= TASK DIRECTIONS =
From the listing below, copy only the lines from the line that contains "set_load 0.01 [all_outputs]" to the line that contains "logic [xlen-1:0] rs2_val;", counting those two lines as part of the copy.
[SOURCE MATERIAL — start]
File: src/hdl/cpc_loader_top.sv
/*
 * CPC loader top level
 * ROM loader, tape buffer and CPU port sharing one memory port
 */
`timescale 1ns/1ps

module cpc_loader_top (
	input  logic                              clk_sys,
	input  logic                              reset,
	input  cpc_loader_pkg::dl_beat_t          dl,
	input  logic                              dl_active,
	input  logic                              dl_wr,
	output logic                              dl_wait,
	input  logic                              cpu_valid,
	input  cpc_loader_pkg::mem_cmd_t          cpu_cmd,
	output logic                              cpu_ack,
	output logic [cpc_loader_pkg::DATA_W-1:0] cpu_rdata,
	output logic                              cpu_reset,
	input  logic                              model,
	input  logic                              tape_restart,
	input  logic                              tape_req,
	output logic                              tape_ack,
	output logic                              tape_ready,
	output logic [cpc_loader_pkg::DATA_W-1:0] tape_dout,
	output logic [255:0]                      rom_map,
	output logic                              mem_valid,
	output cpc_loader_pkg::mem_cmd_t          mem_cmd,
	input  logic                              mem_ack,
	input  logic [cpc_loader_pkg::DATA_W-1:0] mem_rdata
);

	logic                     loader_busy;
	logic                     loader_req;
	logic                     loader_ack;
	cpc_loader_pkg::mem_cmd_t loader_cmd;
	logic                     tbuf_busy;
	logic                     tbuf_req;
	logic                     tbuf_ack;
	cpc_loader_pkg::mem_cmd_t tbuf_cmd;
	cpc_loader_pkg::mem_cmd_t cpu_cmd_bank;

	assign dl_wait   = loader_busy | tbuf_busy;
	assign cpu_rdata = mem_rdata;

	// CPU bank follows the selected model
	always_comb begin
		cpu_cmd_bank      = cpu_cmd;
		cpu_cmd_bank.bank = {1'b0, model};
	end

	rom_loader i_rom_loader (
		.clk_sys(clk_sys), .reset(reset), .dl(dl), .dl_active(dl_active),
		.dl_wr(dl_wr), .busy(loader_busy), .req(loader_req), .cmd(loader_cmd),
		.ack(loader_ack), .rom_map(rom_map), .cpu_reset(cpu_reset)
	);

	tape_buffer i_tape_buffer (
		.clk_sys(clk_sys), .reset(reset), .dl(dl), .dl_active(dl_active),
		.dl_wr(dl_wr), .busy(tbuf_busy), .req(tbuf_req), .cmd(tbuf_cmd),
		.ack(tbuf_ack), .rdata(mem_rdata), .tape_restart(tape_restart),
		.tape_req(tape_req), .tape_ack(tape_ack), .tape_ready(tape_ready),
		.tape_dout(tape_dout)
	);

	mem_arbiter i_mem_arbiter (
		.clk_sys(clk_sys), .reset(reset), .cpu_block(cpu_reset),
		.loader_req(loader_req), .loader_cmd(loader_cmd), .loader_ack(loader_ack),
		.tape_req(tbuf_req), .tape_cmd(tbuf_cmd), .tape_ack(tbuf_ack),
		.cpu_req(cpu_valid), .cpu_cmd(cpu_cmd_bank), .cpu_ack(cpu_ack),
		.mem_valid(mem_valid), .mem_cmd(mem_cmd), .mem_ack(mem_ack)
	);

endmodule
[SOURCE MATERIAL — finish]
[SOURCE MATERIAL — start]
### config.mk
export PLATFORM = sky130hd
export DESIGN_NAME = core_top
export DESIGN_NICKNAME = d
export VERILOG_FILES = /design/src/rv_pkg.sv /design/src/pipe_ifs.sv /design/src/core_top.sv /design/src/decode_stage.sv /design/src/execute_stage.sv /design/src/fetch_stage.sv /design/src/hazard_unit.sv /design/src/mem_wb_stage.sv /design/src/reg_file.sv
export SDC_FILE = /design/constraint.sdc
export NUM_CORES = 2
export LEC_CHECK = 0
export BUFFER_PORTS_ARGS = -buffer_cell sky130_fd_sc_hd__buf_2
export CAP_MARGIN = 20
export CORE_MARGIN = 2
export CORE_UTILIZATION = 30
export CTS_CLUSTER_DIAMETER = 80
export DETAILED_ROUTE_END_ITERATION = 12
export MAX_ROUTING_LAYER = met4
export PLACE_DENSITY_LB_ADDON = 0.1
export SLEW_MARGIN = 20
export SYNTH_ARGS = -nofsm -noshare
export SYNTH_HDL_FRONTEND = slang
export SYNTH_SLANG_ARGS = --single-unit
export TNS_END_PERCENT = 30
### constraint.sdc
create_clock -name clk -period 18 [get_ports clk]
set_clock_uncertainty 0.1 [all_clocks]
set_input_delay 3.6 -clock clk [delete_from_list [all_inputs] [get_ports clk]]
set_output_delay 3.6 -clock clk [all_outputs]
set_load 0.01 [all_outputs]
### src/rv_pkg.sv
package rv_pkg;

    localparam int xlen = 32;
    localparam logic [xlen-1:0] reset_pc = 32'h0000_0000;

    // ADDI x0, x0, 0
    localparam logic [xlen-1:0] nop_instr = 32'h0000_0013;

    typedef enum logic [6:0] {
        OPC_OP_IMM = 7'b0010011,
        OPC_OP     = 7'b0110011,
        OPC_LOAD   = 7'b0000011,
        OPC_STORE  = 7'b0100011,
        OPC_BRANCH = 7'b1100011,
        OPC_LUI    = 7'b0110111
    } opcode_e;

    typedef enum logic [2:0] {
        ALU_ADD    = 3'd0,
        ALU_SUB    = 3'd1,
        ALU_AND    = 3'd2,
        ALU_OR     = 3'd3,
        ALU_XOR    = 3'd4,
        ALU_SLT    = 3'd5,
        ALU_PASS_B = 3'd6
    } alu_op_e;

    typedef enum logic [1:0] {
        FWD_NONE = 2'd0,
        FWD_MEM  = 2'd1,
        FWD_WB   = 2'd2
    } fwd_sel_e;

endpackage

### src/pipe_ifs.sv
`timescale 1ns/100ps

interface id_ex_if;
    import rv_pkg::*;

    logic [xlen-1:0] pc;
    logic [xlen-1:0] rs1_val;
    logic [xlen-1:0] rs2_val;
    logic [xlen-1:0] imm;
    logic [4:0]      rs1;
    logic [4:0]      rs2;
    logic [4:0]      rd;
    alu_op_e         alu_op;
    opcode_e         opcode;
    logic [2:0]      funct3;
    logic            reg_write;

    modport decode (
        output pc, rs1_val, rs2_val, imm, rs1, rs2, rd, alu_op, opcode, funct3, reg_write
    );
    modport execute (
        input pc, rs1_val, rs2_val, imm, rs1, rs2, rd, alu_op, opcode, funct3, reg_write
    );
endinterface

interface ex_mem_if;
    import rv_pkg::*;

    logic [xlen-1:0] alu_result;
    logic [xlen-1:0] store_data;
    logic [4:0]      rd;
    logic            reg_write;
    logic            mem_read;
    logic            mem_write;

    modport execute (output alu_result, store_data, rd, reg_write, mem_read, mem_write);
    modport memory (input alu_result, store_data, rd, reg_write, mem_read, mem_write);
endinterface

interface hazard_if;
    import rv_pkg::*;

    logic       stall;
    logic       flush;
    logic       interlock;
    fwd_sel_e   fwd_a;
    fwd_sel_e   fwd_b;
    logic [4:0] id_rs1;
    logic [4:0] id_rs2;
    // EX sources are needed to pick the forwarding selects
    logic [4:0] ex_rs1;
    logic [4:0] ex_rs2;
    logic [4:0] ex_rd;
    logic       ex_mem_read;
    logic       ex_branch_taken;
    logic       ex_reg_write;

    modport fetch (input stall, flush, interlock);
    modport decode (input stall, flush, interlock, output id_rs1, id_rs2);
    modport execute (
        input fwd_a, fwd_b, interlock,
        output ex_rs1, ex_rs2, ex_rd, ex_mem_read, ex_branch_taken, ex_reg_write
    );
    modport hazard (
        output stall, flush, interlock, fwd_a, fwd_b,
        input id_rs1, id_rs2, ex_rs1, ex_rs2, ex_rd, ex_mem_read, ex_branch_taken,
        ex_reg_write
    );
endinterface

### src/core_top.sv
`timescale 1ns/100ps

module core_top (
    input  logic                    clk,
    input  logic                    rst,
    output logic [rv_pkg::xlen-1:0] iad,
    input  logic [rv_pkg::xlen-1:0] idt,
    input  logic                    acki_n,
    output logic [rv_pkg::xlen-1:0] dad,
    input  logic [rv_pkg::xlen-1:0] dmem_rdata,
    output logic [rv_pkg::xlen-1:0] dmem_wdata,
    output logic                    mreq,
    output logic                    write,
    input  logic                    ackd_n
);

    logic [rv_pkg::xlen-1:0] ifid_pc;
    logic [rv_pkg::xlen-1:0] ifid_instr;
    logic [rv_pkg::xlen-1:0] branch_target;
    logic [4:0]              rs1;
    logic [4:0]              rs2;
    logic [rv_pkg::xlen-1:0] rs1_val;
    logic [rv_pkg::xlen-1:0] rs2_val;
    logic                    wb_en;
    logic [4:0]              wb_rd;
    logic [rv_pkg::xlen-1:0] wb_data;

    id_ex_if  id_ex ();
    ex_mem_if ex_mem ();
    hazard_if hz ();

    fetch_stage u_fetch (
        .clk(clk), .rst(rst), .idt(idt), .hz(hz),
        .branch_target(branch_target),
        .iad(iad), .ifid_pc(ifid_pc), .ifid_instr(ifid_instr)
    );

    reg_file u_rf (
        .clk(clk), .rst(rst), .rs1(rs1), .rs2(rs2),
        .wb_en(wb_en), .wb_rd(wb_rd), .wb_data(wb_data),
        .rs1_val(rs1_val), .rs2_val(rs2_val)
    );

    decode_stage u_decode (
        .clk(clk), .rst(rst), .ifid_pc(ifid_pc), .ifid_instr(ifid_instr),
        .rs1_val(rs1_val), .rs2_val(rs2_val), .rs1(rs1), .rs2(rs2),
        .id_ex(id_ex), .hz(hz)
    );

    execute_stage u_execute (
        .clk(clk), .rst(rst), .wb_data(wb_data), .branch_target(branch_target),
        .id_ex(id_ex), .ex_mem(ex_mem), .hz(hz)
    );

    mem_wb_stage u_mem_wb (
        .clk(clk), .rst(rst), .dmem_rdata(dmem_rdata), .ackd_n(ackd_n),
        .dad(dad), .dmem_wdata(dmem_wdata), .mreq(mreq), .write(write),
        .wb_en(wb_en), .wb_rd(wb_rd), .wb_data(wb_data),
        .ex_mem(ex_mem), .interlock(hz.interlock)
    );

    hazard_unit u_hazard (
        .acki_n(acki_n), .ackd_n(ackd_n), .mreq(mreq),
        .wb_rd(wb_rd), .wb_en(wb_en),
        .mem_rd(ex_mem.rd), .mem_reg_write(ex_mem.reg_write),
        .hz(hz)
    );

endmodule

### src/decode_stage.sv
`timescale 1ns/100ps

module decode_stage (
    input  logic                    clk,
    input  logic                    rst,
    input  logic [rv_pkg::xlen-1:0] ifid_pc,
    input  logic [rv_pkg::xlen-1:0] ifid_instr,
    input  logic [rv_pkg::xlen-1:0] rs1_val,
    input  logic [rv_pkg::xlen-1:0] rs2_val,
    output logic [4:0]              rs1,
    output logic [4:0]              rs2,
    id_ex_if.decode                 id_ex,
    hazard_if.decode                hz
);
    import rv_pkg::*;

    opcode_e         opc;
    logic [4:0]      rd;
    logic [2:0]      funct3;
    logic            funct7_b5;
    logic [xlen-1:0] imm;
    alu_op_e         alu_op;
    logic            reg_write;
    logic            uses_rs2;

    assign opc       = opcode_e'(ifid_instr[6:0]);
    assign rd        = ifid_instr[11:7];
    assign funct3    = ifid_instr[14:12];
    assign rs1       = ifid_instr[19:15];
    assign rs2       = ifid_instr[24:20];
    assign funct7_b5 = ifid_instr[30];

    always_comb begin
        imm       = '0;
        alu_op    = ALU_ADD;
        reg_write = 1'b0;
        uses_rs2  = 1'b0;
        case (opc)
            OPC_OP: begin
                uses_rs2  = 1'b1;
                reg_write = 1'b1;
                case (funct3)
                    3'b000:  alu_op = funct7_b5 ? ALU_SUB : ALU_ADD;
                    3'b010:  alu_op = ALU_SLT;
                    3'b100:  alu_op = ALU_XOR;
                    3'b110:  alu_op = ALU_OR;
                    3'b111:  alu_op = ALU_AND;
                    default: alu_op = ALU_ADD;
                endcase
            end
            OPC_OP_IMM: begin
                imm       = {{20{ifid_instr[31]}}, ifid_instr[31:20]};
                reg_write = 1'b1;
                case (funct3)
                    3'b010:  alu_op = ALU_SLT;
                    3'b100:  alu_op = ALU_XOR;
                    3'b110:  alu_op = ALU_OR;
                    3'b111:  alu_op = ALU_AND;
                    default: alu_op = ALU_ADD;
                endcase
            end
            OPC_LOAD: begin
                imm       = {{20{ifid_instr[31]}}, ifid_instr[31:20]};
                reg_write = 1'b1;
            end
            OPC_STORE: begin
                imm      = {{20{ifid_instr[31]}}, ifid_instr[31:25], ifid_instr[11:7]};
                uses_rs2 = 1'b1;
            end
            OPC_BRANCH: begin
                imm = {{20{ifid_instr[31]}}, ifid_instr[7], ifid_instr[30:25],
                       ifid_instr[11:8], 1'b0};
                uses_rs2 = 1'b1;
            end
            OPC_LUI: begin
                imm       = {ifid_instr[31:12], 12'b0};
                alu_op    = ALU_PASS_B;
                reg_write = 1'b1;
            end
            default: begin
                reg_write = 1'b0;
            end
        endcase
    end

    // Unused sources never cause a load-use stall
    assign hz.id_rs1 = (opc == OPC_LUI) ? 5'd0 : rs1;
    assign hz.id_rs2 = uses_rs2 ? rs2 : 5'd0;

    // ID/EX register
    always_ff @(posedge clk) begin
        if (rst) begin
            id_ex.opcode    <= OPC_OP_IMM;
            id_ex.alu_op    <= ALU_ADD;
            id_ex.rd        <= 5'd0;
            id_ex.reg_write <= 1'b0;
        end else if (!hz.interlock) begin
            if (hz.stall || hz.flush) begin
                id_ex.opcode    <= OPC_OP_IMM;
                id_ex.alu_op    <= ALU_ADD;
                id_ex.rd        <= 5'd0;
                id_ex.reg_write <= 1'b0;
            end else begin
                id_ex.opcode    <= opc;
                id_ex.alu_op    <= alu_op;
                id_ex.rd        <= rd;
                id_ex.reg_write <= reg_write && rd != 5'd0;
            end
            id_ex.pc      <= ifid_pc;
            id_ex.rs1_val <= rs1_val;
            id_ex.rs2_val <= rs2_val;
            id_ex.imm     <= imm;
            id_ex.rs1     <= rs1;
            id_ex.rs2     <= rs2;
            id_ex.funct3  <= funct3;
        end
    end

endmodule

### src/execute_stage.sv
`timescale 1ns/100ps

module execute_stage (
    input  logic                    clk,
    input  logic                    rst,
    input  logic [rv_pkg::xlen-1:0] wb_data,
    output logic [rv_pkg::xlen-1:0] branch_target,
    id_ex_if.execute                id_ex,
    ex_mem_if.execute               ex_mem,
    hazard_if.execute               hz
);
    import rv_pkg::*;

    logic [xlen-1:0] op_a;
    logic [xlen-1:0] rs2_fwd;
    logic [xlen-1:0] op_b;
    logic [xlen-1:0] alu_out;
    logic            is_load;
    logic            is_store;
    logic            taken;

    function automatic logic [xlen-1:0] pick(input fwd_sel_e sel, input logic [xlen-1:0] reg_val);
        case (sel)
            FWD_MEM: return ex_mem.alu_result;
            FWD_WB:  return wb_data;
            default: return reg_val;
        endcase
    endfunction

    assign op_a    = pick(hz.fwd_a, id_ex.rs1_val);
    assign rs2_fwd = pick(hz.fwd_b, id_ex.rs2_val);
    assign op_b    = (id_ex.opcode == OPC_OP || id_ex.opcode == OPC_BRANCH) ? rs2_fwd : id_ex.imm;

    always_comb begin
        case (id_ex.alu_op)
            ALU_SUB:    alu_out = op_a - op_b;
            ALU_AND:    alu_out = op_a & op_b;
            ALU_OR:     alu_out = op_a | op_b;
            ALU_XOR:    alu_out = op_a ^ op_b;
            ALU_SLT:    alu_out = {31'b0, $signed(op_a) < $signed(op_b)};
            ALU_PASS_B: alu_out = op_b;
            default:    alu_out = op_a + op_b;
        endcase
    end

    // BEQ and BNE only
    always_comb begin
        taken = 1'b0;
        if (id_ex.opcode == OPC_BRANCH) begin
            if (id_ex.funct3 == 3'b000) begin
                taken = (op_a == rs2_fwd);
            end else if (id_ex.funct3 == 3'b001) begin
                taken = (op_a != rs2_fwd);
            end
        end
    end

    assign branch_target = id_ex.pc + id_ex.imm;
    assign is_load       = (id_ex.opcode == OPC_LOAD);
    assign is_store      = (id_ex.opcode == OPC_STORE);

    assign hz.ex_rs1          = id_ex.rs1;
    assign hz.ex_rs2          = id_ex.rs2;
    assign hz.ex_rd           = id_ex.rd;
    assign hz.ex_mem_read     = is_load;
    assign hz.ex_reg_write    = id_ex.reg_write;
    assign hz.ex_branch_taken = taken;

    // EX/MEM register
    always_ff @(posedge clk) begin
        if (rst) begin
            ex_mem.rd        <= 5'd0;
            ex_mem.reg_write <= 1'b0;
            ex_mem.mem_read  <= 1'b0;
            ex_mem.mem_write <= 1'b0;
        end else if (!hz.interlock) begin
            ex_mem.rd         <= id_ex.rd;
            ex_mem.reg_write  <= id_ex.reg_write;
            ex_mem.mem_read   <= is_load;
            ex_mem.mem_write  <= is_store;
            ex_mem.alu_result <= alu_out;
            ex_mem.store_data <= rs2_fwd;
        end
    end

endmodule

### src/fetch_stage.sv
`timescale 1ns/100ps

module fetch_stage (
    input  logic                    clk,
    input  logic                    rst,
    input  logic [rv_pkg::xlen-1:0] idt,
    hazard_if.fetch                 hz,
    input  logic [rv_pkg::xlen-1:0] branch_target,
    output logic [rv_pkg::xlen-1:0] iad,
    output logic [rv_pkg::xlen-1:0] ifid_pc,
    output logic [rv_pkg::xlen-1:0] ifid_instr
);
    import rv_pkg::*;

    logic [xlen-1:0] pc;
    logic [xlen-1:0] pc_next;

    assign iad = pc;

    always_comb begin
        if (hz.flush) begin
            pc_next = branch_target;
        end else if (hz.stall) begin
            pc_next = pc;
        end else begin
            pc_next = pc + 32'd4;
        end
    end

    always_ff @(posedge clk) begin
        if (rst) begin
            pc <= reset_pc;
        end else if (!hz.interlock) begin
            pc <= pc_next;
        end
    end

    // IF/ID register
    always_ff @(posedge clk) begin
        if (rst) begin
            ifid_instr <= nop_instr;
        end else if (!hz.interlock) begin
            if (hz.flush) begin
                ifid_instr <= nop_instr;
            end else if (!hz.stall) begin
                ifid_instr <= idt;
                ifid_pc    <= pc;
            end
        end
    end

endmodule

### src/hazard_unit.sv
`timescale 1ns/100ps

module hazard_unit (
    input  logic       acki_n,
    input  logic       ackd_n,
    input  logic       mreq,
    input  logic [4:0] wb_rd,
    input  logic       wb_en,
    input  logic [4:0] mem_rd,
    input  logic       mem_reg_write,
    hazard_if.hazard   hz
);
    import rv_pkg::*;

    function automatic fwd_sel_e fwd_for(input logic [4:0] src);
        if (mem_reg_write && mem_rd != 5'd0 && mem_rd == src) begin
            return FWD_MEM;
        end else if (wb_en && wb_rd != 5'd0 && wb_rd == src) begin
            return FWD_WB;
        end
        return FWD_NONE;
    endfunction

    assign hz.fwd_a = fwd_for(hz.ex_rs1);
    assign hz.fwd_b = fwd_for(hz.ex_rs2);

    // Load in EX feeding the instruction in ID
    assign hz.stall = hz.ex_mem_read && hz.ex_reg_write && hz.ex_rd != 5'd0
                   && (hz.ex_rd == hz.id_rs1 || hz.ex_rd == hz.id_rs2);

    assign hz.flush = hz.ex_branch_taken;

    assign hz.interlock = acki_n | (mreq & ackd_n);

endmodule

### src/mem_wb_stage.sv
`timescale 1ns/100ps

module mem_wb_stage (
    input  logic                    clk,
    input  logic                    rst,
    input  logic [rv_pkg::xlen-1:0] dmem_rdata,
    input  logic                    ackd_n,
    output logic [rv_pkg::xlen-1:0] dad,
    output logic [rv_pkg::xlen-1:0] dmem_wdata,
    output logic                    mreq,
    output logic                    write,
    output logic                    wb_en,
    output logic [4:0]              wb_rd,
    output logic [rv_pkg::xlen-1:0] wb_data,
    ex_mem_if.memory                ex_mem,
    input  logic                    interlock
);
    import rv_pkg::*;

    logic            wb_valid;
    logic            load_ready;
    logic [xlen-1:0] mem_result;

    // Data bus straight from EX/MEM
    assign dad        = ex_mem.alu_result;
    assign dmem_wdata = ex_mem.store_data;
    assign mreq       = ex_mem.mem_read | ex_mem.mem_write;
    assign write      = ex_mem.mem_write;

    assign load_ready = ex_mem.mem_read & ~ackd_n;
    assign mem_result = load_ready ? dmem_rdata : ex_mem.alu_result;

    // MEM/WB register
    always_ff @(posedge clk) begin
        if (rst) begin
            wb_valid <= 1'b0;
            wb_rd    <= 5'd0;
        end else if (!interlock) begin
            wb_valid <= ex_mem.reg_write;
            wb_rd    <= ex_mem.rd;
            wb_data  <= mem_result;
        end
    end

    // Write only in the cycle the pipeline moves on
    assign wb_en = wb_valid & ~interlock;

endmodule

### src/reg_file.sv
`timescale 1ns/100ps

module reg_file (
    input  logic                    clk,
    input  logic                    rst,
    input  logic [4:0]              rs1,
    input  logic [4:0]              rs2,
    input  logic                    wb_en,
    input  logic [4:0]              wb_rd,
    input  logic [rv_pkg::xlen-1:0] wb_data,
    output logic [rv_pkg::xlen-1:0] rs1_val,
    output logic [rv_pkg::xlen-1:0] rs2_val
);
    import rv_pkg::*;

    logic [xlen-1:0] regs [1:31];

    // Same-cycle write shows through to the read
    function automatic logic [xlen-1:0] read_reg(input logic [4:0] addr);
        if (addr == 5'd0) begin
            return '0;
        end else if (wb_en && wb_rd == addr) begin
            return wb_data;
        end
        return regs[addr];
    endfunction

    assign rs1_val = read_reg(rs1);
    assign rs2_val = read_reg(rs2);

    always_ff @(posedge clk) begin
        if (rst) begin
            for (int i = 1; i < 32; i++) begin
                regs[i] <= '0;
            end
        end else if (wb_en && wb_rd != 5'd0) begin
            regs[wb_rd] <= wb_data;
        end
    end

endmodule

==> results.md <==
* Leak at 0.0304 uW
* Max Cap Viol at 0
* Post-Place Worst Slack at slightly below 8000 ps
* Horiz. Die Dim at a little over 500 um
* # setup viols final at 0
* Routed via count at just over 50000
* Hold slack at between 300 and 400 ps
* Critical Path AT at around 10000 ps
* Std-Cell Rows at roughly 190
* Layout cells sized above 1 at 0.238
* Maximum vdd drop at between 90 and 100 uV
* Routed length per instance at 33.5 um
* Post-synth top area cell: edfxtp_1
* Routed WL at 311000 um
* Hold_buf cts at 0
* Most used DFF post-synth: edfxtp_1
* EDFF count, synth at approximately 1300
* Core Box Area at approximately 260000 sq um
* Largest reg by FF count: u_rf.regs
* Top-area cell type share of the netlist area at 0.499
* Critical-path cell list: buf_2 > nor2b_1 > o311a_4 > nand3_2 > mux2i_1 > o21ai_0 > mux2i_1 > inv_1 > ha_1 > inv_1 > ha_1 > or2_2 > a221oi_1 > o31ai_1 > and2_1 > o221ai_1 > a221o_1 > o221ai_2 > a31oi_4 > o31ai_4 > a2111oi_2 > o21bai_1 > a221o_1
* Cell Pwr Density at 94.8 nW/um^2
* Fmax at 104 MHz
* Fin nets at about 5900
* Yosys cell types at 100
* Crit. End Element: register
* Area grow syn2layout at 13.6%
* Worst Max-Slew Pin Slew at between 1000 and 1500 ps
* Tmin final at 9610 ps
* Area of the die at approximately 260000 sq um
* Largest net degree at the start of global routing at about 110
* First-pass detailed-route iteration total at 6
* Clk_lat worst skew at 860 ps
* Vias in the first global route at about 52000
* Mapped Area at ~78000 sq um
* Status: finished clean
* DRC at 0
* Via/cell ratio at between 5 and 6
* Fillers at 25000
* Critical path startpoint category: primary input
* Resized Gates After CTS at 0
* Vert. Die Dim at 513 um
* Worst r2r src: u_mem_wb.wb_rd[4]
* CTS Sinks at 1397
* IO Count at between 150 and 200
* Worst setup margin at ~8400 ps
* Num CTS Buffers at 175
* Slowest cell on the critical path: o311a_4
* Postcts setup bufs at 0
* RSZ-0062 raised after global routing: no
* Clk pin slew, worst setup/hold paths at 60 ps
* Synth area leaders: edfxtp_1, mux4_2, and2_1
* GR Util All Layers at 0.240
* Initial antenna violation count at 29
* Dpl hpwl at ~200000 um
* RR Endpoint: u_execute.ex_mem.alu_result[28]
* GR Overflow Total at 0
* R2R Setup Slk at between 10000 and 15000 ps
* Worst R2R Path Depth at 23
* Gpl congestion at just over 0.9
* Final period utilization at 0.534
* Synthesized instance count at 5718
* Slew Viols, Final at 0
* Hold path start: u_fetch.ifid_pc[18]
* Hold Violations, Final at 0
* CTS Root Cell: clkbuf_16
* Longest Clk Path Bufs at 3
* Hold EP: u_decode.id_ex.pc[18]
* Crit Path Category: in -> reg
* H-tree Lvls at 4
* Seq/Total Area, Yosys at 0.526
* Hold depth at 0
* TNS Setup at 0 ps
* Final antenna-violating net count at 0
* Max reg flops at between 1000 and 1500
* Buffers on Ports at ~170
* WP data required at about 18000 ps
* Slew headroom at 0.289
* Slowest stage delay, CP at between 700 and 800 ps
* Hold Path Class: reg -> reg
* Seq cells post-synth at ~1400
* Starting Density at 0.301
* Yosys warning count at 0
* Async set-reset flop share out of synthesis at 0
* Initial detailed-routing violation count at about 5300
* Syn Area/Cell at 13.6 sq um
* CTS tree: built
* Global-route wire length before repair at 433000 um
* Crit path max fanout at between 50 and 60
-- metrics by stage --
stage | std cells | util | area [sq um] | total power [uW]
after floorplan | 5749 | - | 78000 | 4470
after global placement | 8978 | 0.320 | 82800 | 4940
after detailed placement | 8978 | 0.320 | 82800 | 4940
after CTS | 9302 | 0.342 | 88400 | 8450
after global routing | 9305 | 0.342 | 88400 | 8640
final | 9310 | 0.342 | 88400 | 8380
[SOURCE MATERIAL — finish]
= WRITTEN ANSWER =
set_load 0.01 [all_outputs]
### src/rv_pkg.sv
package rv_pkg;

    localparam int xlen = 32;
    localparam logic [xlen-1:0] reset_pc = 32'h0000_0000;

    // ADDI x0, x0, 0
    localparam logic [xlen-1:0] nop_instr = 32'h0000_0013;

    typedef enum logic [6:0] {
        OPC_OP_IMM = 7'b0010011,
        OPC_OP     = 7'b0110011,
        OPC_LOAD   = 7'b0000011,
        OPC_STORE  = 7'b0100011,
        OPC_BRANCH = 7'b1100011,
        OPC_LUI    = 7'b0110111
    } opcode_e;

    typedef enum logic [2:0] {
        ALU_ADD    = 3'd0,
        ALU_SUB    = 3'd1,
        ALU_AND    = 3'd2,
        ALU_OR     = 3'd3,
        ALU_XOR    = 3'd4,
        ALU_SLT    = 3'd5,
        ALU_PASS_B = 3'd6
    } alu_op_e;

    typedef enum logic [1:0] {
        FWD_NONE = 2'd0,
        FWD_MEM  = 2'd1,
        FWD_WB   = 2'd2
    } fwd_sel_e;

endpackage

### src/pipe_ifs.sv
`timescale 1ns/100ps

interface id_ex_if;
    import rv_pkg::*;

    logic [xlen-1:0] pc;
    logic [xlen-1:0] rs1_val;
    logic [xlen-1:0] rs2_val;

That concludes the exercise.